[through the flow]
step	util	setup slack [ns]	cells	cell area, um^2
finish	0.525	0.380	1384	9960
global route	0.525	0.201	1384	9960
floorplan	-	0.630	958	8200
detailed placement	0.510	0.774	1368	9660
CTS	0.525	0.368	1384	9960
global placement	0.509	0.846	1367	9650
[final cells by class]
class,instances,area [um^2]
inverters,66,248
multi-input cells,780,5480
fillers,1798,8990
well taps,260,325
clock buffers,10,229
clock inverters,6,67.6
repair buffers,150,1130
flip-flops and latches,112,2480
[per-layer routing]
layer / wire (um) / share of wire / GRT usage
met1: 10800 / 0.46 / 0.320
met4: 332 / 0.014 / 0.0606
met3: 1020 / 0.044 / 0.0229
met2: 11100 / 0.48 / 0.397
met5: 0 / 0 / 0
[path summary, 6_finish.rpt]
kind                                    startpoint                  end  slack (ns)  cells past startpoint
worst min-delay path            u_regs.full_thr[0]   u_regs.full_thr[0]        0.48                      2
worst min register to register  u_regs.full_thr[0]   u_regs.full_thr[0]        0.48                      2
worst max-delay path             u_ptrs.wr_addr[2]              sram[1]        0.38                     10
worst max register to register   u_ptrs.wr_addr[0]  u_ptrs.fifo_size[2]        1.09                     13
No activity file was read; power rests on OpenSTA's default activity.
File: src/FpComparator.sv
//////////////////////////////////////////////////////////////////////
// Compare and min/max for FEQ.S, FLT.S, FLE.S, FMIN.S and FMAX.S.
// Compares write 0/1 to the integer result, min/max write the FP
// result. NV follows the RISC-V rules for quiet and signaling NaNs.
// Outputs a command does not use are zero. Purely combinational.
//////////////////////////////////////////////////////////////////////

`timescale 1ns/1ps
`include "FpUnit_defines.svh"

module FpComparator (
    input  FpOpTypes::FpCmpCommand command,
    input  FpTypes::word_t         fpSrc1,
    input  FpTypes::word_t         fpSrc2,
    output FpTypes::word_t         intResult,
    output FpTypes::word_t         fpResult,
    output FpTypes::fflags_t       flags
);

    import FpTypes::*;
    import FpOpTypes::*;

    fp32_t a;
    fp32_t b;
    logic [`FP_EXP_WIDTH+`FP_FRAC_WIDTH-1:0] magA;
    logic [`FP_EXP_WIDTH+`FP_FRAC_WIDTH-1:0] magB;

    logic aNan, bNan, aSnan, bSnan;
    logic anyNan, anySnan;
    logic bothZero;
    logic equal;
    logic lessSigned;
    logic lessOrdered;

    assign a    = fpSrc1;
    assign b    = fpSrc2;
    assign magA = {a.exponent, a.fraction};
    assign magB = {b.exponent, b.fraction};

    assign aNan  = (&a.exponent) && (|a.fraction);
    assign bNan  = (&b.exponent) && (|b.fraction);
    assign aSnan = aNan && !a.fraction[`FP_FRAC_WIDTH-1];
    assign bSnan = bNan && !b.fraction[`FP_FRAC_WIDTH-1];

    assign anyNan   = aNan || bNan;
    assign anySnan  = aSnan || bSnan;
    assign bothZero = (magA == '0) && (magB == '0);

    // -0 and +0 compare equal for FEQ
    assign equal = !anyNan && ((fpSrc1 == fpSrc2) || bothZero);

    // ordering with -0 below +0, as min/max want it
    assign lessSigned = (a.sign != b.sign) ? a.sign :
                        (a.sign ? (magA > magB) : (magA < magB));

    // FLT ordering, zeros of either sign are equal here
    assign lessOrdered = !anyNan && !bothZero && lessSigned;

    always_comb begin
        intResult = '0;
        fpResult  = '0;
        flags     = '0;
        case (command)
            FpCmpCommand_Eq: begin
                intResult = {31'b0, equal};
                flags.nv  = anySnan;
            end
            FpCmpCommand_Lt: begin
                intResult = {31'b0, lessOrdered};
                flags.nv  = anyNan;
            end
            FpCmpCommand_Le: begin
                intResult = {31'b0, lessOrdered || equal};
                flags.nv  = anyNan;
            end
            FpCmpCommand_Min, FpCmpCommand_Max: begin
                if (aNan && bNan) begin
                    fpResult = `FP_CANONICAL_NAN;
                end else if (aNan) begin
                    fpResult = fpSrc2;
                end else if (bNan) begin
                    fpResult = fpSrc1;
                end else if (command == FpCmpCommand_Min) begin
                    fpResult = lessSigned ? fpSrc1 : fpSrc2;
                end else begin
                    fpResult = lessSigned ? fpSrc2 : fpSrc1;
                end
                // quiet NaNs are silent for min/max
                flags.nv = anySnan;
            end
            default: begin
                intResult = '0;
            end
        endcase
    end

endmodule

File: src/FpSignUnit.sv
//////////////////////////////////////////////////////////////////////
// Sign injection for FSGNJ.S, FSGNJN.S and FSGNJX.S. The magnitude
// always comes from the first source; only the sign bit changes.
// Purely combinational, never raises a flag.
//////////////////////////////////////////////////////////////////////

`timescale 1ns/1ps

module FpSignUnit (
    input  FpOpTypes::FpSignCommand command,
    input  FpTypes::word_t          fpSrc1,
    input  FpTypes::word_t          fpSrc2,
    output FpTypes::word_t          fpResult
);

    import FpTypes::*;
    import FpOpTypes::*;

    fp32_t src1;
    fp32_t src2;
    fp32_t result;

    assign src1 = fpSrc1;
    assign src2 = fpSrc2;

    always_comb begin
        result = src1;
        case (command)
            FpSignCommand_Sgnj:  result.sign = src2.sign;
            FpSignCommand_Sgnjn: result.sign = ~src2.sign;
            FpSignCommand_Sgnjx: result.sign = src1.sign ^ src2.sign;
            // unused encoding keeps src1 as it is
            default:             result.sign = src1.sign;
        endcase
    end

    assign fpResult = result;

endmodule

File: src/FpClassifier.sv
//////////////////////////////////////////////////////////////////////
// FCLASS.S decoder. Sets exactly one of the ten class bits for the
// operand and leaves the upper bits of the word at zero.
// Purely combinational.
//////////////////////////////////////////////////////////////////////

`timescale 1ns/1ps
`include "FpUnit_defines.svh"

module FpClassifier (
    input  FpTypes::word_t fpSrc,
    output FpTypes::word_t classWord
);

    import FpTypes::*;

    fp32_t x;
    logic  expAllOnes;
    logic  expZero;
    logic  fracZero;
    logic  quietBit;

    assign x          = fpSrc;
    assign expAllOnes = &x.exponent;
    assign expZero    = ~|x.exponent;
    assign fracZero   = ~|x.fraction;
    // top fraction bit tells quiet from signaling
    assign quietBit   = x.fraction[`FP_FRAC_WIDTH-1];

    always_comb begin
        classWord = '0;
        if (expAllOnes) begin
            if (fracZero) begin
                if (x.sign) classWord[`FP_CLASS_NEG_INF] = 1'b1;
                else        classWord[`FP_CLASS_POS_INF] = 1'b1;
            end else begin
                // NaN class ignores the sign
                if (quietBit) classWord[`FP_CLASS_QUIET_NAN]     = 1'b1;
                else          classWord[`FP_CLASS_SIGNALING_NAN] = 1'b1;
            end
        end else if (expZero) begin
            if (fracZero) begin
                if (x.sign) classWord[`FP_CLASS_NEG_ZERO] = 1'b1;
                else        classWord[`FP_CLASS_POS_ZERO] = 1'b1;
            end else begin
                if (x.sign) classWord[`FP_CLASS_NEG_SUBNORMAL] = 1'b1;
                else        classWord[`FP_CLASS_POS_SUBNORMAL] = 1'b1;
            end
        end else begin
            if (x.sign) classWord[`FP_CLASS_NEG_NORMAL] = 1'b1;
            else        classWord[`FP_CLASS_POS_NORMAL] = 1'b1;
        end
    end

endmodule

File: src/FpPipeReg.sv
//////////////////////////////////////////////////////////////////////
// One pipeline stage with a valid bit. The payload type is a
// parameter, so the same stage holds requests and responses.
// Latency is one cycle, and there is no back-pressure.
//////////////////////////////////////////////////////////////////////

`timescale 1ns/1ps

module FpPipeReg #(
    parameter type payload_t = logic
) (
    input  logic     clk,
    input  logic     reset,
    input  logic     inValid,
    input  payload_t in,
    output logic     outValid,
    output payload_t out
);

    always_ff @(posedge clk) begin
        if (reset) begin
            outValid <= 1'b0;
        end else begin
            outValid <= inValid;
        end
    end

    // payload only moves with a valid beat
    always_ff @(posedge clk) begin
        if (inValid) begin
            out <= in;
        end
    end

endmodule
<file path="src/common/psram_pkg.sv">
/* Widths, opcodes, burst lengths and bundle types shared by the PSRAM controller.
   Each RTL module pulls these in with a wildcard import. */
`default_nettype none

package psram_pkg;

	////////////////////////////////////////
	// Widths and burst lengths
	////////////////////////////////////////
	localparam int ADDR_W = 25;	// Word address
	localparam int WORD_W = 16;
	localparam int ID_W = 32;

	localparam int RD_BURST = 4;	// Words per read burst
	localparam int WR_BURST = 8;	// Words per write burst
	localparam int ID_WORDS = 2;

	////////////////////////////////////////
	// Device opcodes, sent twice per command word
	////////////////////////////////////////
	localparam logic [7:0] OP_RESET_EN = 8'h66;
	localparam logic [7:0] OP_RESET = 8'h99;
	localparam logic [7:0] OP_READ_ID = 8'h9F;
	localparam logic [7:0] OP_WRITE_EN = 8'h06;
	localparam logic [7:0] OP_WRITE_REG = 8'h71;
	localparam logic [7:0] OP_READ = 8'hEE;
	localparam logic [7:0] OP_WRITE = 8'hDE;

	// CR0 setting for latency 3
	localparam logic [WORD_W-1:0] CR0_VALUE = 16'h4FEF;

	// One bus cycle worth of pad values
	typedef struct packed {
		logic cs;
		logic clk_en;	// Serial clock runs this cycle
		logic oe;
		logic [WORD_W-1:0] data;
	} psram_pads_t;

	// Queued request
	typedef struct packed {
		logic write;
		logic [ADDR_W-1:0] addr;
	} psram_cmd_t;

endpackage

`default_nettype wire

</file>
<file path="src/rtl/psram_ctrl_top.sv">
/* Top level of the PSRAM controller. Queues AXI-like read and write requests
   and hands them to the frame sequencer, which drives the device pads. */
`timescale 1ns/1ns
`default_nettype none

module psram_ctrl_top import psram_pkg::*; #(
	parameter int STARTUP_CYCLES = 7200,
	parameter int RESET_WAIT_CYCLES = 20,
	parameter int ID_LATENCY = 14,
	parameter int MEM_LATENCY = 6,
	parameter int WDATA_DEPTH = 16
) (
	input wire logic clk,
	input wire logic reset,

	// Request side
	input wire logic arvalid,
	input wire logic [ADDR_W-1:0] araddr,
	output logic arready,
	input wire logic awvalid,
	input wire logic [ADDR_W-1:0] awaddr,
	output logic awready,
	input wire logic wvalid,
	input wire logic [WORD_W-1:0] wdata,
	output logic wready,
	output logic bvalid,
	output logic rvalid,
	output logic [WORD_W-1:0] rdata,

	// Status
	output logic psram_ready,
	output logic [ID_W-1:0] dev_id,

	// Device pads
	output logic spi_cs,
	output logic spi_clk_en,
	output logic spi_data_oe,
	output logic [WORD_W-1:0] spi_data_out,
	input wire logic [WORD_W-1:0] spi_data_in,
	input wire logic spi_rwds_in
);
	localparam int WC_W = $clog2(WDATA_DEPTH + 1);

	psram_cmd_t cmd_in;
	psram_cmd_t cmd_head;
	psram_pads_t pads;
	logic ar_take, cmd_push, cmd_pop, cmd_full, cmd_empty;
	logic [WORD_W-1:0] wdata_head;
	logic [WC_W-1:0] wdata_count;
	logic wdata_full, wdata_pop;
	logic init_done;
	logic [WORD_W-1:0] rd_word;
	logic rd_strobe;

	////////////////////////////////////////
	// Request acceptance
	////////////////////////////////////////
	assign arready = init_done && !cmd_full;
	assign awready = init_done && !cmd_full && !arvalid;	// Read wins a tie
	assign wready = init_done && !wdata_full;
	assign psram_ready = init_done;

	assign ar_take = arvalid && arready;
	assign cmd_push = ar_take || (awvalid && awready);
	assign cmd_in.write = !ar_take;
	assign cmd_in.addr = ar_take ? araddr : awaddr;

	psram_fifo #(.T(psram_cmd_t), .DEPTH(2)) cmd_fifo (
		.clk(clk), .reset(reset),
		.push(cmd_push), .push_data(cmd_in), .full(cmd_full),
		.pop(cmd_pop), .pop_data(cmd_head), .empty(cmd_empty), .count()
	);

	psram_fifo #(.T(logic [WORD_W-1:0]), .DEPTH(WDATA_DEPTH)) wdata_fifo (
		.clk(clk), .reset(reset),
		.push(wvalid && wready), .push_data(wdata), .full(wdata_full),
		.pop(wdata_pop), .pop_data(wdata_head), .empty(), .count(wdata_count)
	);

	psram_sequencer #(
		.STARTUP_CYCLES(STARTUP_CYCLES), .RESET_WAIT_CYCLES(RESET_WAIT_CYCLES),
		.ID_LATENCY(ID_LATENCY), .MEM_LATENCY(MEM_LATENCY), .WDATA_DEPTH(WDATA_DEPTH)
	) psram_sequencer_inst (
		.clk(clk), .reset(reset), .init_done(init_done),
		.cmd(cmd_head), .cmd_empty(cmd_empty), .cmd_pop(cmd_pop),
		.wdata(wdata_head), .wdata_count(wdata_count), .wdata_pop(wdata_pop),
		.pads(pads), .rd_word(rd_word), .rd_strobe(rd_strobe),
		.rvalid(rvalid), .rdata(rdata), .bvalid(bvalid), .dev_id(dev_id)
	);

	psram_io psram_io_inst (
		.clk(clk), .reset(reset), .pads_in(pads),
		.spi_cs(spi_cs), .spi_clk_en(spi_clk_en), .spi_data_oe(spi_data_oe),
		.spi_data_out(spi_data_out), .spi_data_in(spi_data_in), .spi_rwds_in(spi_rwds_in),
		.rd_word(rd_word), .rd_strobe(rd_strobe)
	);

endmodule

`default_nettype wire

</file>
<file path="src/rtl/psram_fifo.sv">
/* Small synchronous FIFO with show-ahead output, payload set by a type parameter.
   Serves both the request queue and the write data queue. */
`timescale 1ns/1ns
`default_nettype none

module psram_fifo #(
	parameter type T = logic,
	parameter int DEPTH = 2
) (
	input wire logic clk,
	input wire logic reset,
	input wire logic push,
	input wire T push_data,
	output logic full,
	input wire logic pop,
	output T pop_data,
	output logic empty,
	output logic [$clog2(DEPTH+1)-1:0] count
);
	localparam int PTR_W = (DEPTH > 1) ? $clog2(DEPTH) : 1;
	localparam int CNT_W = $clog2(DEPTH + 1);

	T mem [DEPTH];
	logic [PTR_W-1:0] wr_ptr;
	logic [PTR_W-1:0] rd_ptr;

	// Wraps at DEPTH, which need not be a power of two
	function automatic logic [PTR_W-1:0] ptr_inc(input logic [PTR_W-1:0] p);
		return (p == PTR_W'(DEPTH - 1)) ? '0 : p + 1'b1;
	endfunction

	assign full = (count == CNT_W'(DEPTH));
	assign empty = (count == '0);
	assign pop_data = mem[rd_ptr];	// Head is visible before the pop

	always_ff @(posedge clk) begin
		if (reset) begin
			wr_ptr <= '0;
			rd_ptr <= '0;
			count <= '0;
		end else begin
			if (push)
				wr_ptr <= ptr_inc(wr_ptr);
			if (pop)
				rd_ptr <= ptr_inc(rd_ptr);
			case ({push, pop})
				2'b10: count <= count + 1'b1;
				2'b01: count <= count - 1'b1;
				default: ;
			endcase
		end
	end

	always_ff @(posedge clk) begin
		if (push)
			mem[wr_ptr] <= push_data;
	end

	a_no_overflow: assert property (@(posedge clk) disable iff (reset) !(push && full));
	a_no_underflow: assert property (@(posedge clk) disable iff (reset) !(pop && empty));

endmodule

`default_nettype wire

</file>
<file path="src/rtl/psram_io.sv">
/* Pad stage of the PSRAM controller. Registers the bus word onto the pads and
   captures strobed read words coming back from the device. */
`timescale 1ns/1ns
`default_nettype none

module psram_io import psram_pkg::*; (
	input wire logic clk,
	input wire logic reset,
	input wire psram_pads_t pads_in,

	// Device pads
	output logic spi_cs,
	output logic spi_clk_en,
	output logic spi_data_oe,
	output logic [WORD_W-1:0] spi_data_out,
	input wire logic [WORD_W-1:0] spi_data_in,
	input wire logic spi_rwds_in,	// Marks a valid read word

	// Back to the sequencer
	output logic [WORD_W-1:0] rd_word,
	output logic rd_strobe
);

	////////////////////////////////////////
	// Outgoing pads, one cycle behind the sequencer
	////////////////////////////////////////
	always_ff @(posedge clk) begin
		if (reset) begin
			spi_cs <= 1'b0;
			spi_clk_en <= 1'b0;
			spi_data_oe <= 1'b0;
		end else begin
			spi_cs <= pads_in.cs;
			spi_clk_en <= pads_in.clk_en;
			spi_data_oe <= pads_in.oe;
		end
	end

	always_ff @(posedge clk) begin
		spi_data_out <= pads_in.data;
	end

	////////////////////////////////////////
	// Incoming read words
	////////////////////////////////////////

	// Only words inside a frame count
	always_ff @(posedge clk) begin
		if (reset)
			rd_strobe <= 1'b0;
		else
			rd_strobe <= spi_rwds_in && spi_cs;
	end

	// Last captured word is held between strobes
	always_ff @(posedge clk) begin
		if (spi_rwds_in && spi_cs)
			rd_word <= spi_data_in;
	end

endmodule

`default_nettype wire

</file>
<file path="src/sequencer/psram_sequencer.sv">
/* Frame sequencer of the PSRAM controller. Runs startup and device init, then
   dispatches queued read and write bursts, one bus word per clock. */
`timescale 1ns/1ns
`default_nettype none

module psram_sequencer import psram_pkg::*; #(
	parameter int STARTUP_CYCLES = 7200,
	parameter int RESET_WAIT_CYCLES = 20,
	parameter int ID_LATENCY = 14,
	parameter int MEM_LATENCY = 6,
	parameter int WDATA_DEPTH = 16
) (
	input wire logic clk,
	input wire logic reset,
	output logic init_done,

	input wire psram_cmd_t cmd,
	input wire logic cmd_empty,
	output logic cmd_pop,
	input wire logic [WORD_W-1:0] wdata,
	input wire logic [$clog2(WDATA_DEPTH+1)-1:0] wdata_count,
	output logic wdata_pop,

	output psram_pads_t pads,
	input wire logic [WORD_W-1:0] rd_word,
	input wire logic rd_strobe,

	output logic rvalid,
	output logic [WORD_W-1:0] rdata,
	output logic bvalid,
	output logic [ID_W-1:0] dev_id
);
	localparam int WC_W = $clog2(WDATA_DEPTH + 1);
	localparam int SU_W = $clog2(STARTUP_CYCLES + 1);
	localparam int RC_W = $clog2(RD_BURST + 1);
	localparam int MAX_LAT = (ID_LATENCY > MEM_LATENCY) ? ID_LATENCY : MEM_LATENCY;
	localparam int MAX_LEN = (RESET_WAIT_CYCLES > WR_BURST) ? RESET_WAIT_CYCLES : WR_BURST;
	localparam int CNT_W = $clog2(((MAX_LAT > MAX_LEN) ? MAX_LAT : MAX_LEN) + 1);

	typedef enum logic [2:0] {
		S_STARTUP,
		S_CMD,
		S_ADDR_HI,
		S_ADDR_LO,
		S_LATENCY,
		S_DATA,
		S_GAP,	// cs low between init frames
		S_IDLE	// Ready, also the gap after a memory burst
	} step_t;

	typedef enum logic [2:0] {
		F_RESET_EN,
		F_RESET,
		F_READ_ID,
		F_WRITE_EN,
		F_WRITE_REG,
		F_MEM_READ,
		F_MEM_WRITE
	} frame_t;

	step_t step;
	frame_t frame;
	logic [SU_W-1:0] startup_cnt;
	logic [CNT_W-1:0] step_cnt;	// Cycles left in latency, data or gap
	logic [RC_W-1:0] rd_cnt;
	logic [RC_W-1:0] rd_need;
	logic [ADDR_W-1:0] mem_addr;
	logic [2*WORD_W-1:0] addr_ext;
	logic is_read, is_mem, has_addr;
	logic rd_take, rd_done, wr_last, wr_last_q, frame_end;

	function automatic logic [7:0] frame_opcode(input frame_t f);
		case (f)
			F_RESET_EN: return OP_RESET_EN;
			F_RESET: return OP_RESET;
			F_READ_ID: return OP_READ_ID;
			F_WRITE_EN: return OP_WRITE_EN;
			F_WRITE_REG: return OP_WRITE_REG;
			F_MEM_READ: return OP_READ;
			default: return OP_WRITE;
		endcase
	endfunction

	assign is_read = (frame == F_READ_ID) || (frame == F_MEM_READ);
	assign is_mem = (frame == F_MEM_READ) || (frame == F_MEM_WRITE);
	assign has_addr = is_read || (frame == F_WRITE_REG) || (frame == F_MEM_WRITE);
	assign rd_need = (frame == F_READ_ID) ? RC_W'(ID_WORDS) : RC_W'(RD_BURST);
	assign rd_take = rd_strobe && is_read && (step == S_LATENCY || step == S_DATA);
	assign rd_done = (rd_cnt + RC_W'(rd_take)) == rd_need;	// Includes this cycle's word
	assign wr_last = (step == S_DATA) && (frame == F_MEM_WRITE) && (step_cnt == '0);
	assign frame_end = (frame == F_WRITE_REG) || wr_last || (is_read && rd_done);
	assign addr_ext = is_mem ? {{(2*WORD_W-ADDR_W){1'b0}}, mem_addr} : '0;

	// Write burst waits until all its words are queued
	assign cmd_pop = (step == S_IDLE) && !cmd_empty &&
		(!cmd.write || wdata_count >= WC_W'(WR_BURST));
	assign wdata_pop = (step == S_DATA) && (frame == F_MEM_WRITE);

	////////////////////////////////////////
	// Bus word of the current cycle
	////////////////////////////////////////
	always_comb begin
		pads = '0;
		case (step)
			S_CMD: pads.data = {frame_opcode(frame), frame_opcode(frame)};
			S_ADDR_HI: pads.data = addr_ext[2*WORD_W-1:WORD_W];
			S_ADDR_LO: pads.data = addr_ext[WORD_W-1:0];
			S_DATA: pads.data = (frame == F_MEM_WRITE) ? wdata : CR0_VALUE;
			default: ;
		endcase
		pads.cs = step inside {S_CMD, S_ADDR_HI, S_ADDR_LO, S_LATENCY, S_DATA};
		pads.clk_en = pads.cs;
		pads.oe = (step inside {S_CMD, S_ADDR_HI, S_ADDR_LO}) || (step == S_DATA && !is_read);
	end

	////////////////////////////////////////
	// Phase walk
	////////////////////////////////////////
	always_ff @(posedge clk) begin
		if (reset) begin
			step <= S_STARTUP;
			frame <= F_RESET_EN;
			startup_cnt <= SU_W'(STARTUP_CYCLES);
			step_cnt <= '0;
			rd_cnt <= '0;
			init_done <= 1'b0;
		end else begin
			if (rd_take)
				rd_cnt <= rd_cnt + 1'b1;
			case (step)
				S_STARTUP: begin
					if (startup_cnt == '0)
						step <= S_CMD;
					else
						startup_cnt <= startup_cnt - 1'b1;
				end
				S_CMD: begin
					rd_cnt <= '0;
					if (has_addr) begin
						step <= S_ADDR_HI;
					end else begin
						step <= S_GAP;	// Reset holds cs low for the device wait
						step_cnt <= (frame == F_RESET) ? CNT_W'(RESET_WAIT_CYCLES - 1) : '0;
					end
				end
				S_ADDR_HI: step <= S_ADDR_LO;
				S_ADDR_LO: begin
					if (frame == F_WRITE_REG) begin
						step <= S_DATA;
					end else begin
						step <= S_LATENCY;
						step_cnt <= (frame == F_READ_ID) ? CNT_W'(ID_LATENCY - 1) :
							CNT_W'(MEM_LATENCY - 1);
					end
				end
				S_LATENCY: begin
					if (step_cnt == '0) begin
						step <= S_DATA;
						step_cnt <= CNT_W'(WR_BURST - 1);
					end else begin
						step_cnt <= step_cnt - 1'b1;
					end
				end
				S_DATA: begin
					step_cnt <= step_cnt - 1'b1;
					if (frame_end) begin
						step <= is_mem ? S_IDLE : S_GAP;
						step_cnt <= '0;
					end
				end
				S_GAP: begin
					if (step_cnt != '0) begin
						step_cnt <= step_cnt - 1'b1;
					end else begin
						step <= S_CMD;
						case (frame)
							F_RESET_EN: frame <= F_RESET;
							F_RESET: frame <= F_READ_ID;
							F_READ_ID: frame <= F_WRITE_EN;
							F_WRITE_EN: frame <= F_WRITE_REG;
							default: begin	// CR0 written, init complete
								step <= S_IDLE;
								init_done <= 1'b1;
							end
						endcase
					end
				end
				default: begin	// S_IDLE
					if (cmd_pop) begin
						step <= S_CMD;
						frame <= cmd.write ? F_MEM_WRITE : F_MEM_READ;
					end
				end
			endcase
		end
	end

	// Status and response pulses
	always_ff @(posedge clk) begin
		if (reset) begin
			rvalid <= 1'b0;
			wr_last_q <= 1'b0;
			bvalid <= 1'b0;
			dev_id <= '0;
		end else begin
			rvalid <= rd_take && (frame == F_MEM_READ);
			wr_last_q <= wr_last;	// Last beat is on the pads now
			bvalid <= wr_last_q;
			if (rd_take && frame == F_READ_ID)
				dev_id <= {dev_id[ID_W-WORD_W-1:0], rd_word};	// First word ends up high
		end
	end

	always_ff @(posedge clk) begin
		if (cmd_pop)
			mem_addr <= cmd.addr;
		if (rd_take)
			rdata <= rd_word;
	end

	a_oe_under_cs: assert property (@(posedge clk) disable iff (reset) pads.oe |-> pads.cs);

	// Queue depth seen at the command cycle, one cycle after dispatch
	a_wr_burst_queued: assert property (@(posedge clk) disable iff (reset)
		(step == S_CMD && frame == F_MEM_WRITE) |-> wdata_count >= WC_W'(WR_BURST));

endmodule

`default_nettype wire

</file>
——
Take the entries above and copy out all lines with the string "araddr".

*RESULT OF THIS TASK*:
	input wire logic [ADDR_W-1:0] araddr,
	assign cmd_in.addr = ar_take ? araddr : awaddr;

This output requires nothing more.